Material to process
══════

File: src/uiw_pkg.sv
package uiw_pkg;
   // ----------------------------------------------------------------
   // register map, byte addresses inside the device control window
   // ----------------------------------------------------------------
   localparam int ADDR_W = 8;
   localparam logic [ADDR_W-1:0] OFS_ISOCHRONY_CONTROL = 8'h04;
   localparam logic [ADDR_W-1:0] OFS_WINDOW0_CONTROL = 8'h08;
   localparam logic [ADDR_W-1:0] OFS_WINDOW0_BASE = 8'h0c;
   localparam logic [ADDR_W-1:0] OFS_WINDOW0_LIMIT = 8'h10;

   // ----------------------------------------------------------------
   // field positions
   // ----------------------------------------------------------------
   localparam int ISO_GLOBAL_BIT = 0;
   localparam int ISO_TABLE_BIT = 1;
   localparam int ISO_AGGR_BIT = 2;
   localparam int WIN_ENABLE_BIT = 0;
   localparam int WIN_TC_LSB = 1;
   localparam int WIN_TC_MSB = 3;
   localparam int TC_W = 3;
   localparam int ARB_W = 8;

   // ----------------------------------------------------------------
   // reset values and defaults
   // ----------------------------------------------------------------
   localparam logic [15:0] ISOCHRONY_CONTROL_RST = 16'h0000;
   localparam logic [15:0] WINDOW0_CONTROL_RST = 16'h0000;
   localparam logic [31:0] WINDOW0_BASE_RST = 32'h0000_0000;
   localparam logic [31:0] WINDOW0_LIMIT_RST = 32'h0000_0000;
   localparam logic [TC_W-1:0] TC_DEFAULT = 3'h0;
   localparam logic [31:0] RDATA_UNMAPPED = 32'h0000_0000;

   // arbiter source selection seen by the secondary-bus arbiter
   typedef enum logic [1:0] {
      UIW_ARB_CLASSIC,
      UIW_ARB_TABLE,
      UIW_ARB_AGGRESSIVE
   } uiw_arb_mode_t;
endpackage : uiw_pkg
File: src/uiw_ctrl.sv
`timescale 1ns/100ps
// Functional notes
// - isochrony control bits 15:3 read zero
// - aggressive bit writable only with table arbitration
// - aggressive bit lets arbiter stop masters midway
// - table bit clear: classic arbiter controls only
// - table bit set: port table drives grants
// - global enable clear forces traffic class zero
// - isochrony control at 04h resets to zero
// - window control at 08h, bits 15:4 zero
// - window class field bits 3:1, reset zero
// - disabled window never affects classification
// - enabled window hit gets window class while global enable is set
// - base register at 0Ch, read/write, reset zero
// - limit register at 10h, read/write, reset zero
// - base/limit are scratchpad while window disabled
// - all four resets clear every register
module uiw_ctrl
   import uiw_pkg::*;
(
   // clock and resets, all synchronous
   input wire logic core_clk,
   input wire logic rst_n,
   input wire logic hot_rst_n,
   input wire logic fund_rst_n,
   input wire logic glob_rst_n,
   // register access port
   input wire logic [ADDR_W-1:0] reg_addr,
   input wire logic reg_wr,
   input wire logic reg_rd,
   input wire logic [3:0] reg_be,
   input wire logic [31:0] reg_wdata,
   output logic [31:0] reg_rdata,
   output logic reg_rvalid,
   // upstream classification
   input wire logic up_req,
   input wire logic [31:0] up_addr,
   output logic up_ack,
   output logic [TC_W-1:0] up_tc,
   // secondary-bus arbiter steering
   input wire logic [ARB_W-1:0] classic_arb_ctrl,
   input wire logic [ARB_W-1:0] table_arb_ctrl,
   output logic [ARB_W-1:0] arb_ctrl_eff,
   output uiw_arb_mode_t arb_mode,
   output logic arb_preempt_en
);

   // ----------------------------------------------------------------
   // decode helpers
   // ----------------------------------------------------------------
   // inclusive range test shared by classification and its checks
   function automatic logic window_hit(input logic [31:0] a, input logic [31:0] lo,
                                       input logic [31:0] hi);
      window_hit = (a >= lo) && (a <= hi);
   endfunction : window_hit

   // byte-lane merge so partial writes keep untouched lanes
   function automatic logic [31:0] lane_merge(input logic [31:0] old_v, input logic [31:0] new_v,
                                              input logic [3:0] be);
      logic [31:0] m;
      m = old_v;
      for (int i = 0; i < 4; i++) begin
         if (be[i]) begin
            m[i*8 +: 8] = new_v[i*8 +: 8];
         end
      end
      lane_merge = m;
   endfunction : lane_merge

   // ----------------------------------------------------------------
   // reset and write strobes
   // ----------------------------------------------------------------
   logic clr;
   logic wr_iso;
   logic wr_win;
   logic wr_base;
   logic wr_limit;

   // any of power-on, global, fundamental or hot reset clears the bank
   assign clr = !rst_n || !hot_rst_n || !fund_rst_n || !glob_rst_n;
   assign wr_iso = reg_wr && (reg_addr == OFS_ISOCHRONY_CONTROL) && reg_be[0];
   assign wr_win = reg_wr && (reg_addr == OFS_WINDOW0_CONTROL) && reg_be[0];
   assign wr_base = reg_wr && (reg_addr == OFS_WINDOW0_BASE);
   assign wr_limit = reg_wr && (reg_addr == OFS_WINDOW0_LIMIT);

   // ----------------------------------------------------------------
   // isochrony control
   // ----------------------------------------------------------------
   logic global_isochrony_enable_r;
   logic table_arbitration_enable_r;
   logic aggressive_arbitration_enable_r;

   // only bits 2:0 exist, so upper writes land nowhere
   always_ff @(posedge core_clk) begin
      if (clr) begin
         global_isochrony_enable_r <= ISOCHRONY_CONTROL_RST[ISO_GLOBAL_BIT];
         table_arbitration_enable_r <= ISOCHRONY_CONTROL_RST[ISO_TABLE_BIT];
         aggressive_arbitration_enable_r <= ISOCHRONY_CONTROL_RST[ISO_AGGR_BIT];
      end else if (wr_iso) begin
         global_isochrony_enable_r <= reg_wdata[ISO_GLOBAL_BIT];
         table_arbitration_enable_r <= reg_wdata[ISO_TABLE_BIT];
         // the aggressive bit is dropped whenever table arbitration is left off
         aggressive_arbitration_enable_r <= reg_wdata[ISO_AGGR_BIT] && reg_wdata[ISO_TABLE_BIT];
      end
   end

   // ----------------------------------------------------------------
   // window 0 control, base and limit
   // ----------------------------------------------------------------
   logic window_enable_r;
   logic [TC_W-1:0] window_traffic_class_r;
   logic [31:0] window0_base_r;
   logic [31:0] window0_limit_r;

   // control fields sit wholly in byte lane 0
   always_ff @(posedge core_clk) begin
      if (clr) begin
         window_enable_r <= WINDOW0_CONTROL_RST[WIN_ENABLE_BIT];
         window_traffic_class_r <= WINDOW0_CONTROL_RST[WIN_TC_MSB:WIN_TC_LSB];
      end else if (wr_win) begin
         window_enable_r <= reg_wdata[WIN_ENABLE_BIT];
         window_traffic_class_r <= reg_wdata[WIN_TC_MSB:WIN_TC_LSB];
      end
   end

   // base and limit store freely whatever the window state
   always_ff @(posedge core_clk) begin
      if (clr) begin
         window0_base_r <= WINDOW0_BASE_RST;
         window0_limit_r <= WINDOW0_LIMIT_RST;
      end else begin
         if (wr_base) begin
            window0_base_r <= lane_merge(window0_base_r, reg_wdata, reg_be);
         end
         if (wr_limit) begin
            window0_limit_r <= lane_merge(window0_limit_r, reg_wdata, reg_be);
         end
      end
   end

   // ----------------------------------------------------------------
   // register read path, one cycle after the strobe
   // ----------------------------------------------------------------
   logic [31:0] rd_mux;

   // reserved bits and unmapped offsets return zero
   always_comb begin
      rd_mux = RDATA_UNMAPPED;
      unique case (reg_addr)
         OFS_ISOCHRONY_CONTROL: begin
            rd_mux[ISO_GLOBAL_BIT] = global_isochrony_enable_r;
            rd_mux[ISO_TABLE_BIT] = table_arbitration_enable_r;
            rd_mux[ISO_AGGR_BIT] = aggressive_arbitration_enable_r && table_arbitration_enable_r;
         end
         OFS_WINDOW0_CONTROL: begin
            rd_mux[WIN_ENABLE_BIT] = window_enable_r;
            rd_mux[WIN_TC_MSB:WIN_TC_LSB] = window_traffic_class_r;
         end
         OFS_WINDOW0_BASE: rd_mux = window0_base_r;
         OFS_WINDOW0_LIMIT: rd_mux = window0_limit_r;
         default: rd_mux = RDATA_UNMAPPED;
      endcase
   end

   // data holds until the next read so software can sample late
   always_ff @(posedge core_clk) begin
      if (clr) begin
         reg_rdata <= RDATA_UNMAPPED;
         reg_rvalid <= 1'b0;
      end else begin
         reg_rvalid <= reg_rd;
         if (reg_rd) begin
            reg_rdata <= rd_mux;
         end
      end
   end

   // ----------------------------------------------------------------
   // upstream traffic class mapping
   // ----------------------------------------------------------------
   logic win_apply;

   // a window only counts when both it and the global switch are on
   assign win_apply = global_isochrony_enable_r && window_enable_r
                      && window_hit(up_addr, window0_base_r, window0_limit_r);

   // registered result so the class is stable for the whole ack cycle
   always_ff @(posedge core_clk) begin
      if (clr) begin
         up_ack <= 1'b0;
         up_tc <= TC_DEFAULT;
      end else begin
         up_ack <= up_req;
         if (up_req) begin
            up_tc <= win_apply ? window_traffic_class_r : TC_DEFAULT;
         end
      end
   end

   // ----------------------------------------------------------------
   // arbiter steering
   // ----------------------------------------------------------------
   // classic settings are ignored entirely once the table takes over
   always_comb begin
      if (!table_arbitration_enable_r) begin
         arb_mode = UIW_ARB_CLASSIC;
         arb_ctrl_eff = classic_arb_ctrl;
      end else if (aggressive_arbitration_enable_r) begin
         arb_mode = UIW_ARB_AGGRESSIVE;
         arb_ctrl_eff = table_arb_ctrl;
      end else begin
         arb_mode = UIW_ARB_TABLE;
         arb_ctrl_eff = table_arb_ctrl;
      end
   end

   // mid-transaction stops only in aggressive mode
   assign arb_preempt_en = table_arbitration_enable_r && aggressive_arbitration_enable_r;
endmodule : uiw_ctrl

File: config.mk
export PLATFORM = sky130hd
export DESIGN_NAME = uiw_ctrl
export DESIGN_NICKNAME = d
export VERILOG_FILES = /design/src/uiw_pkg.sv /design/src/uiw_ctrl.sv
export SDC_FILE = /design/constraint.sdc
export NUM_CORES = 1
export LEC_CHECK = 0
export ABC_CLOCK_PERIOD_IN_PS = 3700
export BUFFER_PORTS_ARGS = -buffer_cell sky130_fd_sc_hd__buf_4
export CAP_MARGIN = 20
export CORE_UTILIZATION = 58
export DETAILED_ROUTE_END_ITERATION = 10
export PLACE_DENSITY_LB_ADDON = 0.05
export SLEW_MARGIN = 20
export SYNTH_ARGS = -nofsm -noshare
export SYNTH_HDL_FRONTEND = slang
export SYNTH_SLANG_ARGS = --single-unit
File: constraint.sdc
create_clock -name core_clk -period 3.7 [get_ports core_clk]
set_input_delay 0.74 -clock core_clk [delete_from_list [all_inputs] [get_ports core_clk]]
set_output_delay 0.74 -clock core_clk [all_outputs]
set_load 0.02 [all_outputs]
==> impl_metrics.json <==
{
  "wl_um": 15200,
  "cts_root_buf": "clkbuf_8",
  "startpoint": "reg_addr[7]",
  "syn_area_mm2": 0.00591,
  "n_antenna_cell": 0,
  "relSlewSlack_pct": 47.1,
  "synthCells": 692,
  "synth_largest_area_cell": "dfxtp_1",
  "hold_path_class": "flip-flop to flip-flop",
  "nFillCells": 785,
  "num_rows": 36,
  "grt_usage_pct": 29.5,
  "finalNonFillerCells": 958,
  "grt_overflow_total": 0,
  "antenna_found_initial": 0,
  "vias_per_cell": 5.66,
  "setup_violations": 0,
  "cts_buffer_depth": 2,
  "grt_pass1_wl_um": 24200,
  "boundaryPins": 148,
  "critPathKind": "input pin to flip-flop",
  "period_share_pct": 74.1,
  "dieHeight_um": 103,
  "power.density_mw_per_mm2": 303,
  "numPortBuffers": 147,
  "ctsHoldBuffers": 0,
  "synth.avg_cell_area_um2": 8.54,
  "grt_pass1_vias": 5191,
  "critical_path_arrival_ns": 3.00,
  "period_needed_ns": 2.74,
  "clock_sinks": 108,
  "finClkSkew_ns": 0.0146,
  "htree_levels": 3,
  "ys.flop_type": "dfxtp_1",
  "cp-end-kind": "flip-flop",
  "finalHoldViolCount": 0,
  "clk_pin_slew_ns": 0.12,
  "cap_violations": 0,
  "yosysTopAreaCellShare_pct": 36.6,
  "slew_viol_final": 0,
  "worstPathRequired_ns": 3.96,
  "layout.nets": 984,
  "hpwl_um": 11600,
  "worstMarginPinSlew_ns": 0.794,
  "drive_above_1_share_pct": 22.9,
  "num_vias": 5423,
  "clk_latency_ns": 0.38,
  "worstHoldStart": "window0_limit_r[8]",
  "crit_fanout": 32,
  "grt_max_degree": 81,
  "yosysWarnings": 0,
  "outcome": "completed",
  "initial_core_util_pct": 60.2,
  "dieArea_mm2": 0.0106,
  "die_w_um": 103,
  "syn_to_final_growth_pct": 23.0,
  "reg2reg_from": "window0_limit_r[14]",
  "yosys-top-cells-area": "dfxtp_1 37%, ha_1 14%, mux2i_1 6.4%, nand2_1 5.3%, a21oi_1 5.1%",
  "synthArstFlopShare_pct": 0,
  "synth.distinct_cells": 45,
  "cp-start-kind": "input pin",
  "drc": 0,
  "drt_first_iter_violations": 217,
  "cts-buffers-inserted": 9,
  "synth_edf_count": 0,
  "fmax_mhz": 365,
  "final_util_pct": 74.0,
  "dp.cells": 942,
  "ir_worst_vdd_v": 0.000292,
  "ant_nets": 0,
  "avgRoutedWirePerCell_um": 15.9,
  "cellLeakagePower_nw": 2.92,
  "synth.yosys.seq_area_share_pct": 36.6,
  "gp_congestion": 0.871,
  "r2r_setup_slack_ns": 1.27,
  "postCtsSetupBuffers": 0,
  "rsz0062_at_grt": "no",
  "tns_ns": 0,
  "cts_resized": 0,
  "drt_pass1_iterations": 4,
  "synth-seq-cells": 108,
  "synth_fp_nets": 856,
  "cts_tree": "built",
  "core_mm2": 0.00982
}
[flip-flops by register name, summed over array words and instances (netlist names)]
| name | cells |
|---|---|
| reg_rdata | 32 |
| window0_base_r | 32 |
| window0_limit_r | 32 |
| up_tc | 3 |
| window_traffic_class_r | 3 |
| aggressive_arbitration_enable_r | 1 |
| global_isochrony_enable_r | 1 |
| reg_rvalid | 1 |
| table_arbitration_enable_r | 1 |
| up_ack | 1 |
| window_enable_r | 1 |
[where the power goes]
| group | switching, W | total [W] | internal [W] |
|---|---|---|---|
| Combinational | 0.000130 | 0.000263 | 0.000133 |
| Clock | 0.000440 | 0.000770 | 0.000331 |
| Sequential | 0.00000202 | 0.00117 | 0.00117 |
| Total | 0.000572 | 0.00220 | 0.00163 |
[worst max-delay path: stages]
cell and delay (ns):
buf_4 0.11, or4_4 0.55, nor4b_4 0.38, and2_1 0.18, buf_4 0.39, nand3_2 0.33
mux2i_1 0.26, nor2_1 0.05
[per-stage QoR]
| step | total power, W | setup WS, ns | hold slack (ns) | area (µm²) |
|---|---|---|---|---|
| after floorplan | 0.00131 | 1.18 | 0.441 | 5910 |
| after global placement | 0.00145 | 0.667 | 0.454 | 7050 |
| after detailed placement | 0.00145 | 0.569 | 0.462 | 7050 |
| after CTS | 0.00221 | 0.970 | 0.480 | 7270 |
| after global routing | 0.00228 | 0.798 | 0.499 | 7270 |
| final | 0.00220 | 0.959 | 0.480 | 7270 |
[synthesized netlist by cell type (all sizes together), types with 2 or more instances]
library cell	count
or4	4
a211oi	32
dfxtp	108
and3	5
mux2i	38
nand4	11
nand3	13
a32o	3
mux2	12
o21ai	10
and2	4
nor2	76
inv	63
buf	10
o31ai	3
nor2b	3
and4	3
clkbuf	25
a2111oi	2
o211ai	4
nand2	84
o21a	2
a21o	4
nand2b	4
ha	64
a22oi	32
a21oi	60
[layer usage]
layer / part of all wire [%] / up-vias / wire length [µm] / global-route usage [%]
met1: 43 / 2525 / 6540 / 35.8
li1: - / 2693 / - / -
met4: 1.8 / 0 / 273 / 9.64
met3: 6.4 / 20 / 975 / 5.42
met2: 49 / 185 / 7460 / 52.4
met5: 0 / - / 0 / 0
[cell usage in the layout (no fill, tap or decap), drive strengths merged, types with 4 or more instances in the layout]
cell type  count
nor2          76
mux2i         38
mux2          12
a211oi        32
a21o           4
a21oi         60
or4            4
clkbuf         9
buf          152
dfxtp        108
a22oi         32
nand4         11
and2           4
ha            64
o211ai         4
nand3         13
o21ai         10
nand2b         4
inv           66
and3           5
nand2         84
[final cells by class]
class	instances	area (µm²)	share of cell area, %
multi-input combinational	486	3350	46.0
sequential	108	2160	29.7
timing repair buffer	152	1140	15.7
inverter	63	236	3.25
tap	133	166	2.29
clock buffer	9	124	1.70
clock inverter	7	92.6	1.27
[kinds of logic (layout without fill, tap and decap cells)]
group / count (synthesis) / in the layout / synth area share (%)
adders and majority gates: 64 / 64 / 13.6
AOI/OAI and AO/OA: 158 / 158 / 17.4
buffers and inverters: 98 / 231 / 6.78
and+or+nand+nor: 214 / 214 / 16.9
DFF: 108 / 108 / 36.6
muxes: 50 / 50 / 8.72
[path summary, 6_finish.rpt]
path | end | cells past startpoint
worst max register to register | up_tc[0] | 8
worst max-delay path | window0_base_r[15] | 8
worst min-delay path | window0_limit_r[8] | 2
worst min register to register | window0_limit_r[8] | 2
Note: power is estimated with default switching activity, not from simulation.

══════

Directions for this task
Your task for the entries above: copy exactly the span starting with the line with "traffic class zero" and going on through the line with "register access port", both lines included, and nothing else.

Problem solution
// - global enable clear forces traffic class zero
// - isochrony control at 04h resets to zero
// - window control at 08h, bits 15:4 zero
// - window class field bits 3:1, reset zero
// - disabled window never affects classification
// - enabled window hit gets window class while global enable is set
// - base register at 0Ch, read/write, reset zero
// - limit register at 10h, read/write, reset zero
// - base/limit are scratchpad while window disabled
// - all four resets clear every register
module uiw_ctrl
   import uiw_pkg::*;
(
   // clock and resets, all synchronous
   input wire logic core_clk,
   input wire logic rst_n,
   input wire logic hot_rst_n,
   input wire logic fund_rst_n,
   input wire logic glob_rst_n,
   // register access port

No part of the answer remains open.